YAGNI includes time to fix things when YNI (you need it). YAGNI is not prematurely optimizing for complexity.
If a PM (or an eng for that matter) can justify the need for the complexity, either because they are extracting 2-3 use cases in to a generalizable solution, or they have 1 but know that 2-3 or more are coming real soon, then bring on the complexity.
The first time you do it, just get the job done as described.
The second time, look for ways the two might be similar, but don't spend a lot of time on it.
The third time, generalize and assume there will be a fourth, fifth, sixth, etc. time.
In the example the top poster gave, the first time it was requested, I would just write up some code for triggering the notification. The second time, maybe there's a shared class (or whatever) for notifications with text passed in. The third time, now maybe we need the ability to specify notification text in config or DB or through user-triggered actions.
Ideally, the business should have their processes defined before ever implementing them technically. So these architectural questions should mostly be addressable from the start. Knowing hoe the processes look upfront can actually lead to some wonderful designs rather than constant reactors. We had a system that we knew from the start would have multiple UI layouts for multiple workflows that shared mostly similar data. We were able to build the UI to dynamically build the pages based on the data.
To be clear, I'm NOT advocating for premature abstraction, as a PM I live and die by "rule of three" when making decisions re: "let's just quickly solve this one bespoke need", vs "let's think about this more systematically".
But customers will never tell you all their requirements up front, and it's a PM's job when hearing a need from a customer to take the time to figure out if it's a single unique stand-alone problem, or simply one instance of an entire category, the other 3687 of which your customers are going to come asking for the moment they realise it's a category of problem your product is able to help with at all.
Perhaps it’s better to ask what will put the greatest cognitive strain on the developers.
Generally I want to program for the specific case first and hopefully make it so small that it doesn’t hurt to throw it away when the requirements change. But if the specific case means the whole team has to be burdened with a lot of really obscure hospitality domain knowledge, maybe it’s quicker and easier to build the abstraction.

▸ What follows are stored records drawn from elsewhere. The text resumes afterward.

## src/rtl/bcd_addsub_seq.sv

```systemverilog
// Sequential packed-BCD adder/subtractor: one digit per clock, least significant digit first.
// Optional invalid-digit detection is enabled by defining BCD_ADDSUB_INVALID_DIGIT_EN;
// without it o_err is tied to 0.
module bcd_addsub_seq #(
    parameter int unsigned NUM_DIGITS = 8
) (
    input  logic                    i_clk,
    input  logic                    i_rst,
    input  logic                    i_start,
    input  logic                    i_mode,
    input  logic [NUM_DIGITS*4-1:0] i_num_a,
    input  logic [NUM_DIGITS*4-1:0] i_num_b,
    input  logic                    i_carry,
    output logic [NUM_DIGITS*4-1:0] o_num,
    output logic                    o_carry,
    output logic                    o_busy,
    output logic                    o_done,
    output logic                    o_err
);

    localparam int unsigned W    = NUM_DIGITS * 4;
    localparam int unsigned IdxW = (NUM_DIGITS > 1) ? $clog2(NUM_DIGITS) : 1;
    localparam logic [IdxW-1:0] LastIdx = IdxW'(NUM_DIGITS - 1);

    typedef enum logic [1:0] {StIdle, StRun, StDone} state_e;

    state_e          state_q, state_d;
    logic [IdxW-1:0] idx_q, idx_d;
    logic [W-1:0]    a_q, a_d, b_q, b_d;
    logic [W-1:0]    res_q, res_d, num_q, num_d;
    logic            mode_q, mode_d, carry_q, carry_d, ocarry_q, ocarry_d;

    logic [3:0] a_dig, b_dig, b_op, sum_dig;
    logic [4:0] raw, raw_adj;
    logic       dig_carry;
    logic       finish;

    // One BCD digit step on the digit selected by idx_q
    always_comb begin
        a_dig     = a_q[4*idx_q +: 4];
        b_dig     = b_q[4*idx_q +: 4];
        // Subtraction adds the nines' complement of B
        b_op      = mode_q ? (4'd9 - b_dig) : b_dig;
        raw       = {1'b0, a_dig} + {1'b0, b_op} + {4'b0000, carry_q};
        raw_adj   = raw + 5'd6;
        dig_carry = (raw > 5'd9);
        sum_dig   = dig_carry ? raw_adj[3:0] : raw[3:0];
    end

    assign finish = (state_q == StRun) && (idx_q == LastIdx);

    // Next-state logic: accept, step through digits, publish result on completion
    always_comb begin
        state_d  = state_q;
        idx_d    = idx_q;
        a_d      = a_q;
        b_d      = b_q;
        mode_d   = mode_q;
        carry_d  = carry_q;
        res_d    = res_q;
        num_d    = num_q;
        ocarry_d = ocarry_q;
        unique case (state_q)
            StIdle, StDone: begin
                if (i_start) begin
                    state_d = StRun;
                    idx_d   = '0;
                    a_d     = i_num_a;
                    b_d     = i_num_b;
                    mode_d  = i_mode;
                    // Borrow-in maps to an inverted initial carry for ten's complement
                    carry_d = i_mode ? ~i_carry : i_carry;
                    res_d   = '0;
                end else begin
                    state_d = StIdle;
                end
            end
            StRun: begin
                res_d[4*idx_q +: 4] = sum_dig;
                carry_d             = dig_carry;
                if (finish) begin
                    state_d  = StDone;
                    num_d    = res_d;
                    ocarry_d = mode_q ? ~dig_carry : dig_carry;
                end else begin
                    idx_d = idx_q + 1'b1;
                end
            end
            default: state_d = StIdle;
        endcase
    end

    // State and datapath registers
    always_ff @(posedge i_clk or posedge i_rst) begin
        if (i_rst) begin
            state_q  <= StIdle;
            idx_q    <= '0;
            a_q      <= '0;
            b_q      <= '0;
            mode_q   <= 1'b0;
            carry_q  <= 1'b0;
            res_q    <= '0;
            num_q    <= '0;
            ocarry_q <= 1'b0;
        end else begin
            state_q  <= state_d;
            idx_q    <= idx_d;
            a_q      <= a_d;
            b_q      <= b_d;
            mode_q   <= mode_d;
            carry_q  <= carry_d;
            res_q    <= res_d;
            num_q    <= num_d;
            ocarry_q <= ocarry_d;
        end
    end

`ifdef BCD_ADDSUB_INVALID_DIGIT_EN
    logic bad_digit;
    logic err_q, err_d;

    // Flag any latched operand digit above 9
    always_comb begin
        bad_digit = 1'b0;
        for (int unsigned i = 0; i < NUM_DIGITS; i++) begin
            if ((a_q[4*i +: 4] > 4'd9) || (b_q[4*i +: 4] > 4'd9)) begin
                bad_digit = 1'b1;
            end
        end
    end

    // Error flag is refreshed only at completion
    always_comb begin
        err_d = err_q;
        if (finish) begin
            err_d = bad_digit;
        end
    end

    // Error flag register
    always_ff @(posedge i_clk or posedge i_rst) begin
        if (i_rst) begin
            err_q <= 1'b0;
        end else begin
            err_q <= err_d;
        end
    end

    assign o_err = err_q;
`else
    assign o_err = 1'b0;
`endif

    assign o_num   = num_q;
    assign o_carry = ocarry_q;
    assign o_busy  = (state_q == StRun);
    assign o_done  = (state_q == StDone);

endmodule

```

## config.mk

```make
export PLATFORM = sky130hd
export DESIGN_NAME = bcd_addsub_seq
export DESIGN_NICKNAME = d
export VERILOG_FILES = /design/src/rtl/bcd_addsub_seq.sv
export SDC_FILE = /design/constraint.sdc
export NUM_CORES = 1
export LEC_CHECK = 0
export BUFFER_PORTS_ARGS = -buffer_cell sky130_fd_sc_hd__buf_4
export CAP_MARGIN = 10
export CORE_ASPECT_RATIO = 0.8
export CORE_MARGIN = 2
export CORE_UTILIZATION = 45
export CTS_CLUSTER_SIZE = 10
export DETAILED_ROUTE_END_ITERATION = 8
export PLACE_DENSITY = 0.66
export SYNTH_ARGS = -nofsm -noshare
export SYNTH_HDL_FRONTEND = slang
export SYNTH_SLANG_ARGS = --single-unit
```

## constraint.sdc

```tcl
create_clock -name i_clk -period 6.9 [get_ports i_clk]
set_clock_uncertainty 0.05 [all_clocks]
set_input_delay 1.035 -clock i_clk [delete_from_list [all_inputs] [get_ports i_clk]]
set_output_delay 1.035 -clock i_clk [all_outputs]
set_load 0.01 [all_outputs]
```

==> flow_metrics.py <==
metrics = {
    "outcome": {
        "status": "finished clean",
    },
    "timing": {
        "holdWs_ns": 0.4163,
        "fmax_mhz": 216.3,
        "rsz0062_at_grt": "false",
        "fin_crit_sh": 0.6700,
        "slew_violations": 0,
        "setup_tns_ns": 0,
        "hold_viol": 0,
        "worstMarginPinSlew_ns": 0.9488,
        "setup_violations": 0,
        "layout_min_cycle_time_ns": 4.623,
        "relSlewSlack": 0.3675,
    },
    "clock_network": {
        "htreeDepth": 4,
        "post_cts_buffers": 0,
        "cts.sinks": 136,
        "cts_root_buffer": "clkbuf_16",
        "clockBufferDepth": 2,
        "cts_tree": "yes",
        "cts_hold_buf": 0,
        "clk_latency_ns": 0.42,
        "cts_resized": 0,
        "numCtsBuffers": 17,
        "cts.clk_slew.worst_paths_ns": 0.06,
    },
    "synthesis": {
        "synth.most_common_cell": "nand2_1",
        "synth-main-ff-cell": "dfrtp_1",
        "synthTopCellsByArea": "dfrtp_1, nand2_1, mux4_2",
        "synthCells": 697,
        "synth_nets": 780,
        "async_flop_share": 1.000,
        "synth-seq-cells": 136,
        "yosysWarnings": 0,
        "synth_edf_count": 0,
        "yosys-top-cells-count": "nand2_1, dfrtp_1, nor2_1, o21ai_1, clkbuf_1",
        "synth_top_cell_area_share": 0.5190,
        "ys_seq_area_frac": 0.5190,
        "syn_area_sq_mm": 0.006558,
        "avgSynthCellArea_sq_um": 9.408,
        "yosys.area.top_type": "dfrtp_1",
        "ys_types": 56,
    },
    "placement": {
        "io_buffers": 103,
        "placed_area_sq_mm": 0.007425,
        "gp_congestion": 0.9085,
        "placed_cells": 952,
        "place_hpwl_um": 11410,
    },
    "setup_path": {
        "crit_required_ns": 7.14,
        "crit_fanout": 18,
        "path_class": "reg2reg",
        "r2r_start": "idx_q[0]",
        "cp-end-kind": "register",
        "crit_arrival_ns": 4.86,
        "start_kind": "register",
        "cp-startpoint": "idx_q[0]",
    },
    "grt": {
        "grt_first_pass_wirelength_um": 27710,
        "grt_usage": 0.2254,
        "grt_max_degree": 74,
        "grt_pass1_vias": 5377,
        "overflow": 0,
        "antenna_found_initial": 0,
    },
    "routing": {
        "wl_per_cell_um": 16.77,
        "wl_um": 16480,
        "first_iter_violations": 565,
        "vias": 5293,
        "drtAntennaViolNets": 0,
        "via_per_inst": 5.385,
        "drcViolationCount": 0,
        "dr.pass1.iters": 5,
    },
    "floorplanning": {
        "fp.dieW_um": 139.0,
        "start_util": 0.4602,
        "row_count": 39,
        "dieArea_sq_mm": 0.01556,
        "die_y_um": 112.0,
        "core-area_sq_mm": 0.01425,
        "pin_count": 105,
    },
    "cells_and_area": {
        "diodes": 0,
        "nets": 870,
        "fill_cells": 1262,
        "instances_no_fill": 983,
        "fin_area_sq_mm": 0.007965,
        "drive_gt1_frac": 0.2303,
        "areaGrowthSynthToFinish_pct": 21.47,
    },
    "job": {
        "max_cap_violations": 0,
    },
    "worst_hold_path": {
        "holdCritPathClass": "reg2reg",
        "holdCritStartpoint": "a_q[30]",
    },
}
[stage by stage]
stage	setup slack, ns	utilization
6_report	2.277	0.5590
5_1_grt	2.011	0.5590
4_1_cts	2.310	0.5590
3_5_place_dp	2.357	0.5211
3_3_place_gp	2.583	0.5211
2_1_floorplan	2.176	-
[registers in the layout, indices dropped and copies added (netlist names)]
register,count
idx_q,3
o_num,32
b_q,32
mode_q,1
state_q,2
carry_q,1
res_q,32
a_q,32
o_carry,1
[final cells by class]
cell class | count | area [sq um] | share of cell area
clock buffer | 20 | 466.7 | 0.05859
clock inverter | 11 | 73.82 | 0.009268
inverter | 15 | 58.81 | 0.007383
multi-input combinational | 508 | 2914 | 0.3658
sequential | 136 | 3403 | 0.4273
tap | 184 | 230.2 | 0.02890
timing repair buffer | 109 | 818.3 | 0.1027
[routing by layer]
metal  track usage  vias to the layer above  share of wire
li1              -                     2509              -
met1        0.3237                     2559           0.46
met3       0.06452                       29          0.071
met2        0.3369                      196           0.45
met5             0                        -              0
met4       0.06465                        0          0.018
[worst max-delay path, stage by stage, from the launching register on]
cell and delay, ns:
dfrtp_1 0.51, buf_4 0.40, mux4_2 0.57, mux2i_1 0.16, xor2_1 0.20, fa_1 0.22
inv_1 0.06, fa_1 0.43, xor2_1 0.27, inv_1 0.11, ha_1 0.26, nand2_1 0.11
o31ai_1 0.15, a21o_2 0.25, mux2i_1 0.13, buf_4 0.24, nand2b_1 0.25, o22ai_1 0.13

Right, this is why a bad PM is worse than no PM. "Just build this one use case, and since it's so simple, I promised it by nex week". Instead of digging deeper, as you suggest.
If a PM (or an eng for that matter) can justify the need for the complexity, either because they are extracting 2-3 use cases in to a generalizable solution, or they have 1 but know that 2-3 or more are coming real soon, then bring on the complexity.
It's a balance, for sure.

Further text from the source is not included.